The 2023 NASCAR Cup Series schedule features minimal changes from 2022, which could be a sign that the sanctioning body has found its ideal calendar.
The 2023 NASCAR Cup Series schedule features something that we haven’t seen in three years – minimal change from the previous season.
The schedule, which was released last week, has just seven race numbers with different tracks than in 2022. The remaining race numbers are identical to this season, including the entire playoff calendar.
In fact, this is the most comparable that the schedule has been from year to year since 2019, which had the exact same lineup as 2018.
For 2023, six of the changes involve minor swaps, including the Bristol Motor Speedway dirt race moving up a spot to remain on Easter Sunday and the Darlington Raceway spring event being pushed down a spot to remain on Mother’s Day.
The only major change is the addition of a street race in Chicago, Illinois on Independence Day weekend, which replaces Elkhart Lake, Wisconsin’s Road America.

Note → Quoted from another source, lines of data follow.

Context: an optimization exercise on an open-source flow, tuned for small area, a short achievable clock period and few clock cycles. The choices shown serve that exercise and are no tape-out recipe. RTL that was checked went through simulation tests only; none was proved equivalent to the original. The RTL of runs 3 and 4 was laid out without a check of its function. Power figures rest on the tool's default switching activity, not on a simulated workload.

==> flow/design.v <==
module MCPU_Alu(in1, in2, imm, mem, tt, s_add, s_sh, s_right, s_load, s_short, out);
input [15:0] in1, in2, mem;
input [7:0] imm;
input [3:1] tt;         
input s_add, s_sh, s_right, s_load, s_short;
output [15:0] out;
function [15:0] rev16(input [15:0] x);
  integer k;
  for (k = 0; k < 16; k = k + 1) rev16[k] = x[15-k];
endfunction
wire        big = |in2[15:4];
wire [15:0] sin = s_right ? rev16(in1) : in1;
wire [15:0] sl  = sin << in2[3:0];
wire [15:0] sh  = s_right ? rev16(sl) : sl;
wire [15:0] sum = in1 + in2;
wire        s_shv = s_sh & ~big;
wire [15:0] lg = ({16{tt[3]}} &  in1 &  in2)
               | ({16{tt[2]}} &  in1 & ~in2)
               | ({16{tt[1]}} & ~in1 &  in2);
assign out = lg
           | ({16{s_add}}   & sum)
           | ({16{s_shv}}   & sh)
           | ({16{s_load}}  & mem)
           | ({16{s_short}} & {8'd0, imm});
endmodule
module MCPU_Registerfile(clk, sel1, sel2, we, rd, wd, rd1, rd2);
input clk;
input [15:0] sel1, sel2;    
input we;
input [3:0] rd;
input [15:0] wd;
output reg [15:0] rd1, rd2;
reg [255:0] R;
integer k;
always @(*) begin
  rd1 = 16'd0;
  rd2 = 16'd0;
  for (k = 0; k < 16; k = k + 1) begin
    rd1 = rd1 | ({16{sel1[k]}} & R[16*k +: 16]);
    rd2 = rd2 | ({16{sel2[k]}} & R[16*k +: 16]);
  end
end
genvar i;
generate
  for (i = 0; i < 16; i = i + 1) begin : g_reg
    always @(posedge clk)
      if (we && rd == i) R[16*i +: 16] <= wd;
  end
endgenerate
endmodule
module MCPU(clk, reset, imem_addr, imem_rdata, dmem_addr, dmem_we, dmem_wdata, dmem_rdata);
input clk;
input reset;
output [7:0]  imem_addr;
input  [15:0] imem_rdata;
output [7:0]  dmem_addr;
output        dmem_we;
output [15:0] dmem_wdata;
input  [15:0] dmem_rdata;
localparam [3:0] OP_AND = 0, OP_OR = 1, OP_XOR = 2, OP_ADD = 3, OP_LSL = 4,
                 OP_RSL = 5, OP_MOV = 6, OP_LOAD = 7, OP_STORE = 8,
                 OP_SHORT = 9, OP_BNZ = 10;
reg  [7:0] pc;
assign imem_addr = pc;
wire [3:0] f_op  = imem_rdata[15:12];
wire       f_ra  = (f_op == OP_STORE) | (f_op == OP_BNZ);
reg        d_v;        
reg [15:0] d_ins;
reg [15:0] d_sel1;     
reg [15:0] d_sel2;     
wire [3:0] d_op  = d_ins[15:12];
wire [3:0] d_a   = d_ins[11:8];
wire [7:0] d_imm = d_ins[7:0];
reg        e_wr;       
reg        e_store, e_bnz;
reg [3:0]  e_rd;
reg [15:0] e_op1, e_op2;
reg [7:0]  e_imm;
reg [3:1]  e_tt;       
reg        e_add, e_sh, e_right, e_load, e_short;
reg        w_wr;
reg [3:0]  w_rd;
reg [15:0] w_res;
wire [15:0] res;
wire [15:0] r1, r2;
MCPU_Registerfile rf(.clk(clk), .sel1(d_sel1), .sel2(d_sel2), .we(w_wr), .rd(w_rd), .wd(w_res), .rd1(r1), .rd2(r2));
MCPU_Alu alu(.in1(e_op1), .in2(e_op2), .imm(e_imm), .mem(dmem_rdata),
             .tt(e_tt), .s_add(e_add), .s_sh(e_sh),
             .s_right(e_right), .s_load(e_load), .s_short(e_short), .out(res));
assign dmem_addr  = e_imm;
assign dmem_we    = e_store;
assign dmem_wdata = e_op1;
wire mispredict = e_bnz & ~(|e_op1);       
wire smc_e  = e_store & (e_imm == pc);
wire smc_d  = d_v & (d_op == OP_STORE) & (d_imm == pc);
wire squash = mispredict | smc_e | smc_d;
wire fwd1 = e_wr & d_sel1[e_rd];
wire fwd2 = e_wr & d_sel2[e_rd];
wire fww1 = w_wr & d_sel1[w_rd];
wire fww2 = w_wr & d_sel2[w_rd];
wire [15:0] q1 = fww1 ? w_res : r1;
wire [15:0] q2 = fww2 ? w_res : r2;
wire d_live = d_v & ~mispredict;
wire       f_bnz  = (f_op == OP_BNZ);
wire [7:0] pc_seq = mispredict ? e_imm : (smc_e | smc_d) ? pc : pc + 8'd1;
always @(posedge clk or posedge reset) begin
  if (reset) begin
    pc      <= 8'd0;
    d_v     <= 1'b0;
    e_wr    <= 1'b0;
    e_store <= 1'b0;
    e_bnz   <= 1'b0;
    w_wr    <= 1'b0;
  end else begin
    pc      <= (f_bnz & ~squash) ? imem_rdata[7:0] : pc_seq;
    d_v     <= ~squash;
    e_wr    <= d_live & ((d_op <= OP_LOAD) | (d_op == OP_SHORT));
    e_store <= d_live & (d_op == OP_STORE);
    e_bnz   <= d_live & (d_op == OP_BNZ);
    w_wr    <= e_wr;
  end
end
always @(posedge clk) begin
  d_ins   <= {imem_rdata[15:8], f_bnz ? pc + 8'd1 : imem_rdata[7:0]};
  d_sel1  <= 16'd1 << (f_ra ? imem_rdata[11:8] : imem_rdata[7:4]);
  d_sel2  <= 16'd1 << imem_rdata[3:0];
  e_rd    <= d_a;
  e_op1   <= fwd1 ? res : q1;
  e_op2   <= fwd2 ? res : q2;
  w_rd    <= e_rd;
  w_res   <= res;
  e_imm   <= d_imm;
  e_tt[3] <= (d_op == OP_AND) | (d_op == OP_OR) | (d_op == OP_MOV);
  e_tt[2] <= (d_op == OP_OR) | (d_op == OP_XOR) | (d_op == OP_MOV);
  e_tt[1] <= (d_op == OP_OR) | (d_op == OP_XOR);
  e_add   <= (d_op == OP_ADD);
  e_sh    <= (d_op == OP_LSL) | (d_op == OP_RSL);
  e_right <= (d_op == OP_RSL);
  e_load  <= (d_op == OP_LOAD);
  e_short <= (d_op == OP_SHORT);
end
endmodule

That’s an obvious switch between locations in relatively close proximity, and with a similar type of track, to allow for what could become a marquee event, the NASCAR Cup Series’ first-ever street race in the heart of a big city.
There will be one similarity and one change for the exhibition races. Another preseason event is scheduled to take place at the Los Angeles Memorial Coliseum while the All-Star Race is set to bring the Cup Series back to North Wilkesboro Speedway for the first time since 1996.

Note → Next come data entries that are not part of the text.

What follows belongs to an exercise in optimizing a design on an open flow for small area and a short achievable clock period; a production flow would make more cautious choices. At most, simulation tests tie the RTL to the original design; equivalence was not proved. No functional check of the RTL was part of run 2. No activity file was given, so power comes from the tool's default toggle rates.

## flow/design.v (module list and top-level ports; edited modules follow where they fit)
// module TPU_optimized: 2791 lines
module TPU_optimized #(
    parameter DEPTH     = 4,
    parameter BIT_WIDTH = 8,
    parameter ACC_WIDTH = 24
)
(
    input clk,
    input control,
    input [(BIT_WIDTH*DEPTH)-1:0] data_arr,
    input [(BIT_WIDTH*DEPTH)-1:0] wt_arr,
    output [(ACC_WIDTH*DEPTH)-1:0] acc_out
);
  // ...
==> flow/flow/run.sh <==
#!/bin/bash
# Layout flow: the standard ORFS flow (standard.sh, unchanged synthesis), with
# the port buffers that placement inserts on every input and output made
# sky130_fd_sc_hd__buf_4 instead of the resizer's default delay-buffer choice.
# Each tool's full output stays in orfs/logs/; make's own output goes to
# flow_make.log in the work folder.
set -euo pipefail
export BUFFER_PORTS_ARGS="-buffer_cell sky130_fd_sc_hd__buf_4"
bash standard.sh > flow_make.log 2>&1
==> flow/standard.sh <==
#!/bin/bash
# synth_recipe.tcl (not shown) runs the flow's synth.tcl, then flattens the netlist and writes it again
# the make line also repeats each setting of config.mk as NAME=value (left out here)
make -C /OpenROAD-flow-scripts/flow DESIGN_CONFIG=/design/flow/config.mk WORK_HOME=/design/flow/orfs CLKGATE_MAP_FILE= SYNTH_SCRIPT=/design/flow/synth_recipe.tcl "${@:-finish}"
==> flow/config.mk <==
export PLATFORM = sky130hd
export DESIGN_NAME = TPU_optimized
export DESIGN_NICKNAME = TPU_optimized
export VERILOG_FILES = /design/flow/design.v
export SDC_FILE = /design/flow/constraint.sdc
export NUM_CORES = 4
export LEC_CHECK = 0
export CAP_MARGIN = 20
export CORE_MARGIN = 2
export CORE_UTILIZATION = 40
export CTS_CLUSTER_DIAMETER = 80
export CTS_CLUSTER_SIZE = 24
export SETUP_SLACK_MARGIN = 4.1
export SLEW_MARGIN = 20
==> flow/constraint.sdc <==
create_clock -name core_clock -period 7.5 [get_ports {clk}]
set_input_delay 1.5000 -clock core_clock [delete_from_list [all_inputs] [get_ports {clk}]]
set_output_delay 1.5000 -clock core_clock [all_outputs]
set_load 0.01 [all_outputs]
==> reports/results.ini, run 1 <==
[critical_path]
rr_startpoint = wr0[6]$_DFF_P_
path_depth = 9
crit_path_top_delay_cell = fa_1

[cells_and_area]
n_all_inverters = 809
multi_input_area_um2 = 24400
buffers = 177
nMultiInputCombCells = 2141
final-clk-cell-share = 0.0334

[power_and_ir_drop]
power.leakage_nw = 21.7
power_w = 0.0148
p_per_area_nw_per_um2 = 329

[route]
drc = 0
highest_layer = met5
wl_met1_um = 44200

[grt]
grtUsageMet3 = 0.0374

[synthesis]
yosysTopAreaCell = dfxtp_1
async_flop_share = 0
synth_edf_count = 0
ys_top_cells_by_area = dfxtp_1 31%, fa_1 29%, a222oi_1 8.2%, inv_1 7.4%, ha_1 6.3%

[timing]
fin_setup_tns_ns = 0
fin_hold_ws_ns = 0.332
min_period_ns = 3.33

[status]
status = timing/DRC/antenna clean

[floorplanning]
initial_core_util = 0.403
ioPinCount = 162
die_x_um = 325

[hold_path]
min_from = sel0[4]$_DFF_P_

[cts]
clk_latency_ns = 0.63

Since the 2023 NASCAR Cup Series schedule features many similarities to 2022, does it mean that the series has found its ideal mix of tracks?
For years, NASCAR fans have been asking for something different than the status quo. The schedule had become more predictable and included more races at intermediate tracks, which were seen by some as featuring less action than the short tracks, road courses, and superspeedways.
The status quo was made easier by five-year track sanction agreements that ensured limited to no changes in the venues over a lengthy period of time. But with agreements set to expire at the end of 2020, the sanctioning body decided that it was time for a change.
“Do we want to listen to what the fans have to say? We absolutely do,” said NASCAR president Steve Phelps, as quoted by RACER, in 2019. “Are the fans speaking loudly about their interest in seeing more short tracks and more road courses? Yes.”
The sanctioning body made several changes to the placement of races for 2020 before the schedule was changed much more dramatically due to the start of the novel coronavirus pandemic and the resulting hiatus.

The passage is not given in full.